|M.Sc Student||Melchers Micol Marie|
|Subject||The Effect of the IDH1-R132H Mutation on the|
Immunopeptidome in Cancer Cells
|Department||Department of Biology||Supervisor||Professor Emeritus Arie Admon|
|Full Thesis text|
Isocitrate-dehydrogenase isoform 1 (IDH1) is a key cellular metabolic enzyme that functions to convert isocitrate into α-Ketoglutarate (αKG) with production of NADPH. This enzyme is essential for a number of cellular processes, including the Krebs cycle, demethylation, and collagen synthesis, among others. IDH1 is often mutated in diffuse gliomas, as well as in other solid and hematopoietic tumors.

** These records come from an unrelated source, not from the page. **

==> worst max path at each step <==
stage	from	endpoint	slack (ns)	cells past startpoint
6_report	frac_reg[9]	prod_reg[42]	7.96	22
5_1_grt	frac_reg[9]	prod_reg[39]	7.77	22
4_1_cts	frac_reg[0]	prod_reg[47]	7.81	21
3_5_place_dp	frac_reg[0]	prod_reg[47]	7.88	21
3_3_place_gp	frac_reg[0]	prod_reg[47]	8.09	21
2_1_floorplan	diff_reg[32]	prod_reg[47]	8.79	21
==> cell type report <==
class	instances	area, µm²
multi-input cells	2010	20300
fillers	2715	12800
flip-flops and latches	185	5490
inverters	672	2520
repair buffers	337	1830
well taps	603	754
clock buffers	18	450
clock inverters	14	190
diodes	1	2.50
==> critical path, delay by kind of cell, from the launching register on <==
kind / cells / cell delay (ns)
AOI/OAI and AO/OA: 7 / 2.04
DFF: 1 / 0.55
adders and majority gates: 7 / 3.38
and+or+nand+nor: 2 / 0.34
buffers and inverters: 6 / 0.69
**src/hw/rtl/mps_pkg.sv**
```systemverilog
// shared types, constants and helpers of the medoid pixel selector
package mps_pkg;

    localparam int SAMPLE_W      = 16;
    localparam int SAMPLE_FIELDS = 8;
    localparam int SUM_W         = 20;
    localparam int CLIP_W        = 3;
    localparam int CNT_W         = 4;
    localparam int MEM_W         = SAMPLE_W + SUM_W;
    localparam int CFG_IDX_W     = 3;
    localparam int CFG_DATA_W    = 17;
    localparam int DIFF_W        = 17;
    localparam int THRESH_W      = 16;

    typedef logic [SAMPLE_W-1:0] t_sample;
    typedef logic [SUM_W-1:0]    t_sum;
    typedef t_sample [SAMPLE_FIELDS-1:0] t_samples;

    // per-stage load enables shared by the datapath modules
    typedef struct packed {
        logic ld1;
        logic ld2;
        logic ld3;
        logic ld4;
        logic go4;
    } t_pipe_ctl;

    // configuration register indexes
    typedef enum logic [CFG_IDX_W-1:0] {
        CFG_CLIP_COUNT    = 3'd0,
        CFG_DIFF_THRESH   = 3'd1,
        CFG_UPDATE_THRESH = 3'd2,
        CFG_NEW_BIAS      = 3'd3,
        CFG_REF_ENABLE    = 3'd4,
        CFG_REF_CLIP      = 3'd5
    } t_cfg_idx;

    // absolute difference of two samples
    function automatic t_sample f_absdiff(t_sample a, t_sample b);
        return (a > b) ? (a - b) : (b - a);
    endfunction

endpackage

```
**src/hw/rtl/mps_lane.sv**
```systemverilog
// one lane: sum of absolute differences of its clip against the other active clips
module mps_lane #(
    parameter int LANE  = 0,
    parameter int LANES = 8
) (
    input  logic               i_clk,
    input  mps_pkg::t_pipe_ctl i_ctl,
    input  mps_pkg::t_samples  i_samples,
    input  logic [3:0]         i_active,
    output mps_pkg::t_sum      o_sum
);
    import mps_pkg::*;

    t_sample r_diff [LANES];
    t_sample n_diff [LANES];
    t_sum    r_sum;
    t_sum    n_sum;

    // pairwise differences, masked to active clips other than this one
    always_comb begin
        for (int c = 0; c < LANES; c++) begin
            if (c != LANE && CNT_W'(c) < i_active) begin
                n_diff[c] = f_absdiff(i_samples[LANE], i_samples[c]);
            end else begin
                n_diff[c] = '0;
            end
        end
    end

    always_ff @(posedge i_clk) begin
        if (i_ctl.ld1) begin
            r_diff <= n_diff;
        end
    end

    // accumulate the lane sum
    always_comb begin
        n_sum = '0;
        for (int c = 0; c < LANES; c++) begin
            n_sum = n_sum + SUM_W'(r_diff[c]);
        end
    end

    always_ff @(posedge i_clk) begin
        if (i_ctl.ld2) begin
            r_sum <= n_sum;
        end
    end

    assign o_sum = r_sum;

endmodule

```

The most frequent IDH1 mutation, occurring in 90% of the IDH1 mutated tumors, is the replacement of arginine in position 132 with histidine (IDH1-R132H). This somatic point mutation leads to aberrant enzymatic activity, resulting in the reduction of αKG to D-2-hydroxyglutarate (2-HG). The resulting cellular metabolic changes lead to impaired demethylases activity, and thus, epigenetic alterations. Lacking effective treatments, IDH1-R132H mutated glioma patients face lower survival rates, albeit associated with a somewhat better prognosis compared to the wild type IDH1 glioma patients. Therefore, attempts were made to exploit the IDH1-R132H mutation to find mutation-specific epitopes presented by HLA molecules of the cancer cells suitable for peptide-based cancer vaccines. Furthermore, investigating the IDH1-R132H mutation can shed light on its impact on the antigen presentation machinery. In this work, we used immunoaffinity purification of the HLA molecules and LC-MS/MS-based peptidomics and proteomics to examine how this mutation effects both antigen presentation machinery and the presentation of HLA peptides. We utilized for these studies sarcoma cell lines and tissue samples from a transgenic mouse model expressing the human HLA molecules, which are knocked-out for murine MHC molecules. Our results indicate that the IDH1-R132H mutation results in downregulation of the antigen presentation machinery and subsequently antigen presentation itself. We hypothesize that the observed HLA downregulation may be an escape mechanism of mutation-positive cancer cells from immune surveillance. Furthermore, we identified two HLA peptides, presented on the IDH1-R132H cells only, that may serve as potential candidates for immunotherapeutic vaccines. Further investigation pursuing the mutation’s impact will provide insight into the mechanisms behind the immune responses in IDH1-R132H-positive tumor patients and may lead to better and more specific immunotherapeutic strategies for these patients.